When I started with Money, the usage pattern is for me to enter my financial transactions into my PC software. Then when I received my bank statements, reconcile what I entered with my statement to make sure everything matched up. By the time of Mint, such usage was still possible but no longer the focus. I was encouraged to connect to my financial services online to download account activity. Everything is entered and reconciled automatically. I totally understand why this was done. Most people don’t want to spend the time to manually enter their transactions, then manually reconcile them. The modern usage pattern takes no time. But to my mind, such automation took away the first layer of awareness of my own finances. It’s easy for small fraudulent transactions to slip through unnoticed, for example. I didn’t like it.

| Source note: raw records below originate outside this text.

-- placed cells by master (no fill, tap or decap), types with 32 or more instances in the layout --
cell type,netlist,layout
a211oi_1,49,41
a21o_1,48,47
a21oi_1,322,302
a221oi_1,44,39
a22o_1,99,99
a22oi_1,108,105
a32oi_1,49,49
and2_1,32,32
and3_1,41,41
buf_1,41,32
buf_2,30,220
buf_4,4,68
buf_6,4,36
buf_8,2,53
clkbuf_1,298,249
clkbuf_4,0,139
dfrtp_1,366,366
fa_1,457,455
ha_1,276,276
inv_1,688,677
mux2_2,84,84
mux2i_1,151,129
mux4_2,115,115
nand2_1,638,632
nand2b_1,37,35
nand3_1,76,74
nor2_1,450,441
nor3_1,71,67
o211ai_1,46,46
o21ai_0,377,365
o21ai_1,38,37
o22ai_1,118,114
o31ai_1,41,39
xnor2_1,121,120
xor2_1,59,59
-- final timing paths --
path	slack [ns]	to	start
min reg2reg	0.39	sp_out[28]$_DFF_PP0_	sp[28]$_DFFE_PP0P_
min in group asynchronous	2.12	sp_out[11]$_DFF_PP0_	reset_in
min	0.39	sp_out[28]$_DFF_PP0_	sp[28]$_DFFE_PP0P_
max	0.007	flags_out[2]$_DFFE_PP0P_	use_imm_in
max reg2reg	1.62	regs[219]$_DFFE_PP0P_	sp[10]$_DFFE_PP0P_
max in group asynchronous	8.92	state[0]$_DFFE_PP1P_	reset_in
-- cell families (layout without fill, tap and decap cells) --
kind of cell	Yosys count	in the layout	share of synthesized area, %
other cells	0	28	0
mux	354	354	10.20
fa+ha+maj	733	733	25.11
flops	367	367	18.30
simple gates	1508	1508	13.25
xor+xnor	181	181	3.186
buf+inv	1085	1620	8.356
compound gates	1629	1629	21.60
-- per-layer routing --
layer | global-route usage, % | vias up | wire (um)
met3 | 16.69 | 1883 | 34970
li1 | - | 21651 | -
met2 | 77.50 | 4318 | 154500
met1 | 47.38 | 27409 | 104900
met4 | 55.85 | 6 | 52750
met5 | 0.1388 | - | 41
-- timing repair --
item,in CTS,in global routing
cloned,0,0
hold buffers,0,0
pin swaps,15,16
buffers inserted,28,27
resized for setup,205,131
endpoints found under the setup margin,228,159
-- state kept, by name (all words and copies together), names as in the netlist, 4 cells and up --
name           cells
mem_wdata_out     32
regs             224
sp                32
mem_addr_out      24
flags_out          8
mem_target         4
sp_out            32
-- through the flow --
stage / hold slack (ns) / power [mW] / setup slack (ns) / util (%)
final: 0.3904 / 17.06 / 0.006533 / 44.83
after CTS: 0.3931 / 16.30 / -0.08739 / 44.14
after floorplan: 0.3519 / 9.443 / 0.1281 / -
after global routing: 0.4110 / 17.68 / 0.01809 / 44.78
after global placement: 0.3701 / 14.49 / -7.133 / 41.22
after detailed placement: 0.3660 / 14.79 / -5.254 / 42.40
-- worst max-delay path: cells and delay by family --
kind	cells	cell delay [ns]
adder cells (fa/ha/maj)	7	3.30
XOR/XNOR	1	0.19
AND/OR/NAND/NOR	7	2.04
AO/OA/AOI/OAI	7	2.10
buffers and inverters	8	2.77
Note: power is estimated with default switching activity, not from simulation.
File: src/core/tsm_consts.vh
`ifndef TSM_CONSTS_VH
`define TSM_CONSTS_VH

// Controller state codes
`define TSM_ST_EXIT2_DR   4'h0
`define TSM_ST_EXIT1_DR   4'h1
`define TSM_ST_SHIFT_DR   4'h2
`define TSM_ST_PAUSE_DR   4'h3
`define TSM_ST_SELECT_IR  4'h4
`define TSM_ST_UPDATE_DR  4'h5
`define TSM_ST_CAPTURE_DR 4'h6
`define TSM_ST_SELECT_DR  4'h7
`define TSM_ST_EXIT2_IR   4'h8
`define TSM_ST_EXIT1_IR   4'h9
`define TSM_ST_SHIFT_IR   4'hA
`define TSM_ST_PAUSE_IR   4'hB
`define TSM_ST_RUN_IDLE   4'hC
`define TSM_ST_UPDATE_IR  4'hD
`define TSM_ST_CAPTURE_IR 4'hE
`define TSM_ST_RESET      4'hF

// Instruction register geometry and opcodes (opcode values are arbitrary)
`define TSM_IR_W          4
`define TSM_OP_IDCODE     4'h2
`define TSM_OP_LINK_SEL   4'h5
`define TSM_OP_DBG_EN     4'h6
`define TSM_OP_BYPASS     4'hF

// Instruction capture pattern in the low bits, status above
`define TSM_IR_CAP_LOW    2'h1
`define TSM_STATUS_W      2

// Identification word (arbitrary value, bit 0 must be one)
`define TSM_IDCODE_W      32
`define TSM_IDCODE_VAL    32'h00000001

// Linking register: bit 0 master port, bit 1 core debug port
`define TSM_LINK_W        4
`define TSM_LINK_RST      4'h1
`define TSM_LINK_MASTER   0
`define TSM_LINK_CORE     1

`endif

File: src/core/tsm_sync.v
`timescale 1ns/1ps
`default_nettype none

module tsm_sync #(
  parameter W = 3
) (
  // Clock and reset
  input  wire         clk,
  input  wire         arst_n,
  // Levels from outside the domain
  input  wire [W-1:0] d,
  output reg  [W-1:0] q
);

  reg [W-1:0] meta;

  // Two flops; only the second stage is read outside
  always @(posedge clk or negedge arst_n) begin
    if (!arst_n) begin
      meta <= {W{1'b0}};
      q    <= {W{1'b0}};
    end else begin
      meta <= d;
      q    <= meta;
    end
  end

endmodule

`default_nettype wire

File: src/core/tsm_shift_reg.v
`timescale 1ns/1ps
`default_nettype none

module tsm_shift_reg #(
  parameter         W   = 4,
  parameter [W-1:0] RST = {W{1'b0}}
) (
  // Clock and reset
  input  wire         clk,
  input  wire         arst_n,
  // Stage controls; capture, shift and update are one-cycle strobes, preset may be a level
  input  wire         preset,
  input  wire         capture,
  input  wire         shift,
  input  wire         update,
  // Data
  input  wire [W-1:0] par_in,
  input  wire         ser_in,
  output wire         ser_out,
  output reg  [W-1:0] par_out
);

  reg  [W-1:0] shift_q;
  wire [W:0]   cat = {ser_in, shift_q};

  assign ser_out = shift_q[0];

  // Shift stage: capture wins over shift, LSB leaves first
  always @(posedge clk or negedge arst_n) begin
    if (!arst_n) begin
      shift_q <= RST;
    end else if (capture) begin
      shift_q <= par_in;
    end else if (shift) begin
      shift_q <= cat[W:1];
    end
  end

  // Parallel output stage, isolated from the shifting
  always @(posedge clk or negedge arst_n) begin
    if (!arst_n) begin
      par_out <= RST;
    end else if (preset) begin
      par_out <= RST;
    end else if (update) begin
      par_out <= shift_q;
    end
  end

endmodule

`default_nettype wire

File: src/core/tsm_tap.v
`timescale 1ns/1ps
`include "tsm_consts.vh"
`default_nettype none

module tsm_tap #(
  parameter                      IR_W     = `TSM_IR_W,
  parameter                      LINK_W   = `TSM_LINK_W,
  parameter                      ID_W     = `TSM_IDCODE_W,
  parameter [ID_W-1:0]           ID_VAL   = `TSM_IDCODE_VAL,
  parameter                      STATUS_W = `TSM_STATUS_W
) (
  // Clock and reset
  input  wire                core_clk,
  input  wire                nrst,
  // Test port pins
  input  wire                tck,
  input  wire                tms,
  input  wire                tdi,
  input  wire                trst_n,
  output wire                tdo,
  output wire                tdo_oe_n,
  // Device status seen in instruction capture
  input  wire [STATUS_W-1:0] sys_status,
  // Controller view
  output wire [3:0]          tap_state,
  output wire [IR_W-1:0]     instr,
  output wire                test_logic_reset,
  // Linking register outputs
  output wire                link_master_en,
  output wire                link_core_en,
  // Debug module scan path
  output wire                dbg_capture,
  output wire                dbg_shift,
  output wire                dbg_update,
  output wire                dbg_tdi,
  input  wire                dbg_tdo
);

  // Pin reset and system reset share the asynchronous net
  wire       arst_raw_n = nrst & trst_n;
  reg  [1:0] rst_hold;

  // Assert at once, release two clocks later so no flop sees a ragged edge
  always @(posedge core_clk or negedge arst_raw_n) begin
    if (!arst_raw_n) begin
      rst_hold <= 2'h0;
    end else begin
      rst_hold <= {rst_hold[0], 1'b1};
    end
  end

  wire arst_n = rst_hold[1];

  // Next-state function of the sixteen-state machine
  function [3:0] tsm_next;
    input [3:0] st;
    input       m;
    begin
      case (st)
        `TSM_ST_RESET:      tsm_next = m ? `TSM_ST_RESET : `TSM_ST_RUN_IDLE;
        `TSM_ST_RUN_IDLE:   tsm_next = m ? `TSM_ST_SELECT_DR : `TSM_ST_RUN_IDLE;
        `TSM_ST_SELECT_DR:  tsm_next = m ? `TSM_ST_SELECT_IR : `TSM_ST_CAPTURE_DR;
        `TSM_ST_SELECT_IR:  tsm_next = m ? `TSM_ST_RESET : `TSM_ST_CAPTURE_IR;
        `TSM_ST_CAPTURE_DR: tsm_next = m ? `TSM_ST_EXIT1_DR : `TSM_ST_SHIFT_DR;
        `TSM_ST_SHIFT_DR:   tsm_next = m ? `TSM_ST_EXIT1_DR : `TSM_ST_SHIFT_DR;
        `TSM_ST_EXIT1_DR:   tsm_next = m ? `TSM_ST_UPDATE_DR : `TSM_ST_PAUSE_DR;
        `TSM_ST_PAUSE_DR:   tsm_next = m ? `TSM_ST_EXIT2_DR : `TSM_ST_PAUSE_DR;
        `TSM_ST_EXIT2_DR:   tsm_next = m ? `TSM_ST_UPDATE_DR : `TSM_ST_SHIFT_DR;
        `TSM_ST_UPDATE_DR:  tsm_next = m ? `TSM_ST_SELECT_DR : `TSM_ST_RUN_IDLE;
        `TSM_ST_CAPTURE_IR: tsm_next = m ? `TSM_ST_EXIT1_IR : `TSM_ST_SHIFT_IR;
        `TSM_ST_SHIFT_IR:   tsm_next = m ? `TSM_ST_EXIT1_IR : `TSM_ST_SHIFT_IR;
        `TSM_ST_EXIT1_IR:   tsm_next = m ? `TSM_ST_UPDATE_IR : `TSM_ST_PAUSE_IR;
        `TSM_ST_PAUSE_IR:   tsm_next = m ? `TSM_ST_EXIT2_IR : `TSM_ST_PAUSE_IR;
        `TSM_ST_EXIT2_IR:   tsm_next = m ? `TSM_ST_UPDATE_IR : `TSM_ST_SHIFT_IR;
        `TSM_ST_UPDATE_IR:  tsm_next = m ? `TSM_ST_SELECT_IR : `TSM_ST_RUN_IDLE;
        default:            tsm_next = `TSM_ST_RESET;
      endcase
    end
  endfunction

  // Pins synchronised to core_clk; test clock must be well below core rate
  wire [2:0] pin_s;

  tsm_sync #(
    .W      (3)
  ) u_pin_sync (
    .clk    (core_clk),
    .arst_n (arst_n),
    .d      ({tck, tms, tdi}),
    .q      (pin_s)
  );

  wire tck_s = pin_s[2];
  wire tms_s = pin_s[1];
  wire tdi_s = pin_s[0];

  reg  tck_d;
  wire tck_rise = tck_s & ~tck_d;
  wire tck_fall = ~tck_s & tck_d;

  // Previous test clock level for edge detection
  always @(posedge core_clk or negedge arst_n) begin
    if (!arst_n) begin
      tck_d <= 1'b0;
    end else begin
      tck_d <= tck_s;
    end
  end

  // Controller state register
  reg  [3:0] state;
  wire [3:0] next_state = tsm_next(state, tms_s);

  always @(posedge core_clk or negedge arst_n) begin
    if (!arst_n) begin
      state <= `TSM_ST_RESET;
    end else if (tck_rise) begin
      state <= next_state;
    end
  end

  // State decodes
  wire in_reset   = (state == `TSM_ST_RESET);
  wire in_cap_dr  = (state == `TSM_ST_CAPTURE_DR);
  wire in_shf_dr  = (state == `TSM_ST_SHIFT_DR);
  wire in_upd_dr  = (state == `TSM_ST_UPDATE_DR);
  wire in_cap_ir  = (state == `TSM_ST_CAPTURE_IR);
  wire in_shf_ir  = (state == `TSM_ST_SHIFT_IR);
  wire in_upd_ir  = (state == `TSM_ST_UPDATE_IR);

  // Capture and shift on the rising edge; update on the falling edge
  wire cap_dr = tck_rise & in_cap_dr;
  wire shf_dr = tck_rise & in_shf_dr;
  wire upd_dr = tck_fall & in_upd_dr;
  wire cap_ir = tck_rise & in_cap_ir;
  wire shf_ir = tck_rise & in_shf_ir;
  wire upd_ir = tck_fall & in_upd_ir;

  // Instruction register; reset state forces the identification opcode
  wire [IR_W-1:0] ir_cap = {sys_status, `TSM_IR_CAP_LOW};
  wire            ir_so;

  tsm_shift_reg #(
    .W       (IR_W),
    .RST     (`TSM_OP_IDCODE)
  ) u_ir (
    .clk     (core_clk),
    .arst_n  (arst_n),
    .preset  (in_reset),
    .capture (cap_ir),
    .shift   (shf_ir),
    .update  (upd_ir),
    .par_in  (ir_cap),
    .ser_in  (tdi_s),
    .ser_out (ir_so),
    .par_out (instr)
  );

  // Data register selection by the current instruction, and for debug also by link_core_en
  wire sel_id    = (instr == `TSM_OP_IDCODE);
  wire sel_link  = (instr == `TSM_OP_LINK_SEL);
  wire sel_dbg   = (instr == `TSM_OP_DBG_EN) & link_core_en;
  wire sel_byp   = ~sel_id & ~sel_link & ~sel_dbg;

  // Identification register, capture only
  wire id_so;

  tsm_shift_reg #(
    .W       (ID_W),
    .RST     (ID_VAL)
  ) u_id (
    .clk     (core_clk),
    .arst_n  (arst_n),
    .preset  (1'b0),
    .capture (cap_dr & sel_id),
    .shift   (shf_dr & sel_id),
    .update  (1'b0),
    .par_in  (ID_VAL),
    .ser_in  (tdi_s),
    .ser_out (id_so),
    .par_out ()
  );

  // Linking register: parallel input is a registered copy of its own output, so capture reads back the link bits
  wire [LINK_W-1:0] link_q;
  wire              link_so;
  reg  [LINK_W-1:0] link_keep;

  always @(posedge core_clk or negedge arst_n) begin
    if (!arst_n) begin
      link_keep <= `TSM_LINK_RST;
    end else begin
      link_keep <= link_q;
    end
  end

  tsm_shift_reg #(
    .W       (LINK_W),
    .RST     (`TSM_LINK_RST)
  ) u_link (
    .clk     (core_clk),
    .arst_n  (arst_n),
    .preset  (in_reset),
    .capture (cap_dr & sel_link),
    .shift   (shf_dr & sel_link),
    .update  (upd_dr & sel_link),
    .par_in  (link_keep),
    .ser_in  (tdi_s),
    .ser_out (link_so),
    .par_out (link_q)
  );

  assign link_master_en = link_q[`TSM_LINK_MASTER];
  assign link_core_en   = link_q[`TSM_LINK_CORE];

  // Single-bit bypass, captures zero
  wire byp_so;

  tsm_shift_reg #(
    .W       (1),
    .RST     (1'b0)
  ) u_byp (
    .clk     (core_clk),
    .arst_n  (arst_n),
    .preset  (1'b0),
    .capture (cap_dr & sel_byp),
    .shift   (shf_dr & sel_byp),
    .update  (1'b0),
    .par_in  (1'b0),
    .ser_in  (tdi_s),
    .ser_out (byp_so),
    .par_out ()
  );

  // Debug module scan strobes pass through on the same clock
  assign dbg_capture = cap_dr & sel_dbg;
  assign dbg_shift   = shf_dr & sel_dbg;
  assign dbg_update  = upd_dr & sel_dbg;
  assign dbg_tdi     = tdi_s;

  // Serial output multiplexer
  reg dr_so;

  always @* begin
    if (sel_id) begin
      dr_so = id_so;
    end else if (sel_link) begin
      dr_so = link_so;
    end else if (sel_dbg) begin
      dr_so = dbg_tdo;
    end else begin
      dr_so = byp_so;
    end
  end

  // Output pin registered on the falling edge, so it is stable at rise
  reg tdo_q;
  reg tdo_oe_q;

  always @(posedge core_clk or negedge arst_n) begin
    if (!arst_n) begin
      tdo_q    <= 1'b0;
      tdo_oe_q <= 1'b1;
    end else if (tck_fall) begin
      tdo_q    <= in_shf_ir ? ir_so : dr_so;
      tdo_oe_q <= ~(in_shf_ir | in_shf_dr);
    end
  end

  assign tdo              = tdo_q;
  assign tdo_oe_n         = tdo_oe_q;
  assign tap_state        = state;
  assign test_logic_reset = in_reset;

endmodule

`default_nettype wire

After transactions are entered and reconciled, all personal finance software include analysis tools to help the user better understand where their money has gone. But as a data nerd, such graphs and charts were never good enough. I can bring up a chart, click to see more details about what contributed to that graph, and the drill-down always ends before I am satisfied with the level of detail. I understand that most people wouldn’t care to spend time for such analysis, but I do! Spending reports. Flow of money. Account activity. More, I crave more!

I have come to accept the fact my own desires are not aligned with the general populace. Which meant I will have to roll up my sleeves and do it myself. Microsoft Excel seemed like an obvious choice as spreadsheets are intrinsically linked to finance. I started a spreadsheet to track my expenses and things worked well enough at the beginning. As my records grew, though, I started hitting limits of my Excel skills. It was good motivation for me to learn more Excel as I go, but eventually I recognized my mistake. Yes, Excel is the king of finance, but I’m not doing any financial calculations. (No compound interest, etc.) What I’m really doing is record keeping, which is a database job! I can continue learning Excel techniques to compensate for the fact it isn’t a database, or I can switch to using a database.

I’ve approached this project idea many times. I had this in the back of my mind when I took Codecademy’s PostgreSQL and MongoDB database classes, for example. I even got as far as creating a GitHub repository called “rogmoney”, but I didn’t do anything beyond setting up a Node.js environment. Looking at the timestamp I believe my thought was to build a personal finance app on Angular but I never even got as far as committing an empty Angular boilerplate app. Now I will make another attempt. It will help me learn Budibase whether the attempt results in my ideal personal finance tool or not.